On paper and from a normal person’s perspective, I shouldn’t be able to do what I am doing right now. In front of me is nearly 400 pounds of steel. That’s more than twice what I weigh right now. My hands grip the barbell and I do one of the most basic human functions; I pick it up off the floor.
It’s a movement called a deadlift, because you’re picking up a dead weight. The primal nature of it, the simplicity of it all, is exhilarating. Despite the violence of the movement, for just a few seconds, I am at peace. The strain of moving so much mass makes me forget, because for those precious few moments the lift becomes everything.

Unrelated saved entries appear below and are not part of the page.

== run 1 ==
## reuleaux
module reuleaux(input logic clk, input logic rst_n, input logic [2:0] colour,
                input logic [7:0] centre_x, input logic [6:0] centre_y, input logic [7:0] diameter,
                input logic start, output logic done,
                output logic [7:0] vga_x, output logic [6:0] vga_y,
                output logic [2:0] vga_colour, output logic vga_plot);
clock: 25.4 ns
lec_check: 0
abc_area: 1
cap_margin: 20
core_aspect_ratio: 0.92
core_margin: 8
core_utilization: 72
cts_cluster_diameter: 50
cts_cluster_size: 64
max_routing_layer: met4
place_density_lb_addon: 0.02
setup_slack_margin: 5.0
slew_margin: 20
run.sh (not shown) runs the stock make flow with config.mk's settings and CLKGATE_MAP_FILE=.
Run 1 did not run to completion, as it errored out during 5_1_grt.
What run 2 does differently from run 1 at the input level:
==> flow/config.mk <==
export PLATFORM = sky130hd
export DESIGN_NAME = reuleaux
export DESIGN_NICKNAME = reuleaux
export VERILOG_FILES = /design/flow/design.v
export SDC_FILE = /design/flow/constraint.sdc
export NUM_CORES = 4
export LEC_CHECK = 0
export CAP_MARGIN = 20
export CORE_MARGIN = 2
export CORE_UTILIZATION = 61
export SETUP_SLACK_MARGIN = 5.0
export SLEW_MARGIN = 20
==> flow/constraint.sdc <==
create_clock -name core_clock -period 20.3 [get_ports {clk}]
set_input_delay 4.0600 -clock core_clock [delete_from_list [all_inputs] [get_ports {clk}]]
set_output_delay 4.0600 -clock core_clock [all_outputs]
set_load 0.01 [all_outputs]
Findings:
Finished, but not clean: run 2, with negative setup slack.
Run 1 is listed as incomplete: the tool reported an error in 5_1_grt and the run ended there.
Taking run 1 as the reference, in run 2 area of the placeable core rose by about 14%; post-synthesis xor/xnor area fraction rose by 6.1 points; pre-CTS worst setup slack fell by 5.36 ns; total cell area reported by yosys after synthesis fell by 1000 um^2.
Compound-cell area share of the yosys netlist sits higher in run 2 than in run 1.
AND-OR/OR-AND gates as the main logic family after synthesis was reported by run 2, and simple AND/OR/NAND/NOR gates by run 1.
Here is what was changed in the inputs of run 3 compared with run 2.
diff --git a/flow/config.mk b/flow/config.mk
--- a/flow/config.mk
+++ b/flow/config.mk
@@ -7,6 +7,6 @@
 export LEC_CHECK = 0
+export ABC_AREA = 1
 export CAP_MARGIN = 20
 export CORE_MARGIN = 2
-export CORE_UTILIZATION = 61
-export SETUP_SLACK_MARGIN = 5.0
+export CORE_UTILIZATION = 72
 export SLEW_MARGIN = 20
==> flow/constraint.sdc <==
create_clock -name core_clock -period 35.2 [get_ports {clk}]
set_input_delay 7.0400 -clock core_clock [delete_from_list [all_inputs] [get_ports {clk}]]
set_output_delay 7.0400 -clock core_clock [all_outputs]
set_load 0.01 [all_outputs]
--- outcome ---
Having completed the whole flow, run 3 delivered a layout that passed the timing, DRC and antenna checks. Lower core box area goes to run 3 over run 2. Diff run 2 -> run 3: growth of design area from synthesis to finish has decreased; setup slack of the critical path after layout has increased; die outline height has decreased.
Edits applied to the flow inputs when going from run 3 to run 4:
diff --git a/flow/config.mk b/flow/config.mk
--- a/flow/config.mk
+++ b/flow/config.mk
@@ -7,6 +7,6 @@
 export LEC_CHECK = 0
-export ABC_AREA = 1
 export CAP_MARGIN = 20
 export CORE_MARGIN = 2
-export CORE_UTILIZATION = 72
+export CORE_UTILIZATION = 66
+export SETUP_SLACK_MARGIN = -0.53
 export SLEW_MARGIN = 20
==> flow/constraint.sdc <==
create_clock -name core_clock -period 24.4 [get_ports {clk}]
set_input_delay 4.8800 -clock core_clock [delete_from_list [all_inputs] [get_ports {clk}]]
set_output_delay 4.8800 -clock core_clock [all_outputs]
set_load 0.01 [all_outputs]
--- outcome ---
Status run 4: flow complete, layout not clean - negative setup slack. Measured against each other, run 4 and run 3 differ in synthesized chip area reported by yosys, the higher figure coming from run 3. Compared with run 3, number of signal-net inverters in the final layout in run 4 decreased by more than half. Run 4 vs. run 3: maximum number of pins on one net before global-route repair went up about 60%, design area grew by about 20%, post-synthesis instance area went down, number of primary I/O pins stayed essentially flat.

Starting RTL as in the previous note.
Settings: LEC_CHECK=0, ABC_AREA=1, CAP_MARGIN=15, CELL_PAD_IN_SITES_DETAIL_PLACEMENT=1, CORE_ASPECT_RATIO=0.51, CORE_MARGIN=6, CORE_UTILIZATION=64, CTS_CLUSTER_DIAMETER=123, CTS_CLUSTER_SIZE=59, MAX_ROUTING_LAYER=met4, SLEW_MARGIN=10; clock period 42.7 ns.
The first run ended with an error in detailed placement (3_5_place_dp) (DPL-0033).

At the start of the year, I had one overriding goal: to be the strongest possible version of myself. I wanted to be crazy, balls to the wall, strong. So I did exactly that. I trained almost exclusively for strength. It involved long, grueling nights where I physically and mentally obliterate myself.
The process of gaining strength is based on a simple premise: progressive overload. You add a little bit of weight each time you do a lift. Then you top that by adding a little bit more more. Eventually, all those little bits add up to something significant. Nothing special. It’s a long, arduous process and like most of things it takes time to get to where you want to be.
Two things happen when you undergo this. First, your body sends signals to your brain that you are lifting something heavy. By constantly adding to the weight, the brain tells the body to react. It’s telling the body to grow and be stronger. The other part is this: by lifting you’re actually destroying the very muscles you want to grow. The act of lifting tremendous amounts of weight tears apart the very fibers of your being. Then, the body repairs the damage, replacing the dying muscle cells with new, stronger ones. It’s an endless cycle of destruction and renewal. That’s how you get strong.
I’ve come to realize that this is how everything really is. When you want something, you train yourself and your mind tells you to be better. Then you destroy whatever is weak inside you and replace it with something strong.
Now I’m physically stronger than I will ever be and I’m still getting stronger everyday. I just wish I had realized sooner that I also needed strength somewhere else. The strength to control my emotions. Now I’m starting to train that part of me too. I’m telling myself that I have to be better than this. I’m destroying the weak parts of my mind and, hopefully, I come out stronger than ever before.